In the entries that follow, find the line containing "after global placement"; from there, copy every line exactly through the line containing "after global routing".
==============================
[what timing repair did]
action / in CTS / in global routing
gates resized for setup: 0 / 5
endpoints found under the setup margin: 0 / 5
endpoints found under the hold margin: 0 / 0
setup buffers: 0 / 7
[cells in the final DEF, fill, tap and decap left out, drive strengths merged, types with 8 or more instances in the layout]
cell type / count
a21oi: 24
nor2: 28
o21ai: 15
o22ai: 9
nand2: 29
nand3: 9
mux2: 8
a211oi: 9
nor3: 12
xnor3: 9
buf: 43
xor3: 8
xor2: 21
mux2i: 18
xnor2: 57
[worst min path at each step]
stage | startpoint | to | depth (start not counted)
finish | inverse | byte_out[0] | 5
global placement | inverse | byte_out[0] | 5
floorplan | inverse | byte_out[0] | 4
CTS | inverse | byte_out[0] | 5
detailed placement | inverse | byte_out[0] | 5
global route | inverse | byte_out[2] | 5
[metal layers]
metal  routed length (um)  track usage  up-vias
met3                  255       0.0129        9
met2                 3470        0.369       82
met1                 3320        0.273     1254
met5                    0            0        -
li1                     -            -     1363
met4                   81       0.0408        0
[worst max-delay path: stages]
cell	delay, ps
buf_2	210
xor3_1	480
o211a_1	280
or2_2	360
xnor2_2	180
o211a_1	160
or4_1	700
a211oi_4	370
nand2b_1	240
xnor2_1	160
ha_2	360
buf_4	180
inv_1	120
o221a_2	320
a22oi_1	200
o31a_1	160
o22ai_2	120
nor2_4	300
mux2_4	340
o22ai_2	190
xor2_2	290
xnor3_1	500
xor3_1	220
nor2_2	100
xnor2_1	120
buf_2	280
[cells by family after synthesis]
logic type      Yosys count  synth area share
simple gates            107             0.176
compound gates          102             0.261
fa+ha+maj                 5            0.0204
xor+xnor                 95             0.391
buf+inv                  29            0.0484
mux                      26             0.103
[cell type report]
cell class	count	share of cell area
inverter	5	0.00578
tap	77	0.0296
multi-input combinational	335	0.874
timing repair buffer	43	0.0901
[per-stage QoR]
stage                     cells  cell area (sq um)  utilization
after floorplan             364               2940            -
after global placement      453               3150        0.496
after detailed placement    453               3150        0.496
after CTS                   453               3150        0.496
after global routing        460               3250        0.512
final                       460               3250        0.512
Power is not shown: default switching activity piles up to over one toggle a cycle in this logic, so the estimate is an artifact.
==============================
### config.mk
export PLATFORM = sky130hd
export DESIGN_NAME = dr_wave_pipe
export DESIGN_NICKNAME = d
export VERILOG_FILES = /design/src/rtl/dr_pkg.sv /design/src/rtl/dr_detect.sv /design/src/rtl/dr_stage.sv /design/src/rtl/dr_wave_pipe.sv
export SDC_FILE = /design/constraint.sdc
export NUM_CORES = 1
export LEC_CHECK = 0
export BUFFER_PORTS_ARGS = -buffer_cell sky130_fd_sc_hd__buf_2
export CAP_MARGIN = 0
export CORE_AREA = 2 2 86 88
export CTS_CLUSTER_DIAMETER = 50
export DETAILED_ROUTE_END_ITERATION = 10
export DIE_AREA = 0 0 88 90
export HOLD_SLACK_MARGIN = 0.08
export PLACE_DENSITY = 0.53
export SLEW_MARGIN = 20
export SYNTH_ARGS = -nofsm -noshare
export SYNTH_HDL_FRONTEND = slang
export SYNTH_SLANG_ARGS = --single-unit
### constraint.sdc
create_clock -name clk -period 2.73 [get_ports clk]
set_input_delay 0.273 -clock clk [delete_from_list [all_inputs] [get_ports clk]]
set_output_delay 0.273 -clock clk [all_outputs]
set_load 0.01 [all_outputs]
==============================
#### Response below
after global placement      453               3150        0.496
after detailed placement    453               3150        0.496
after CTS                   453               3150        0.496
after global routing        460               3250        0.512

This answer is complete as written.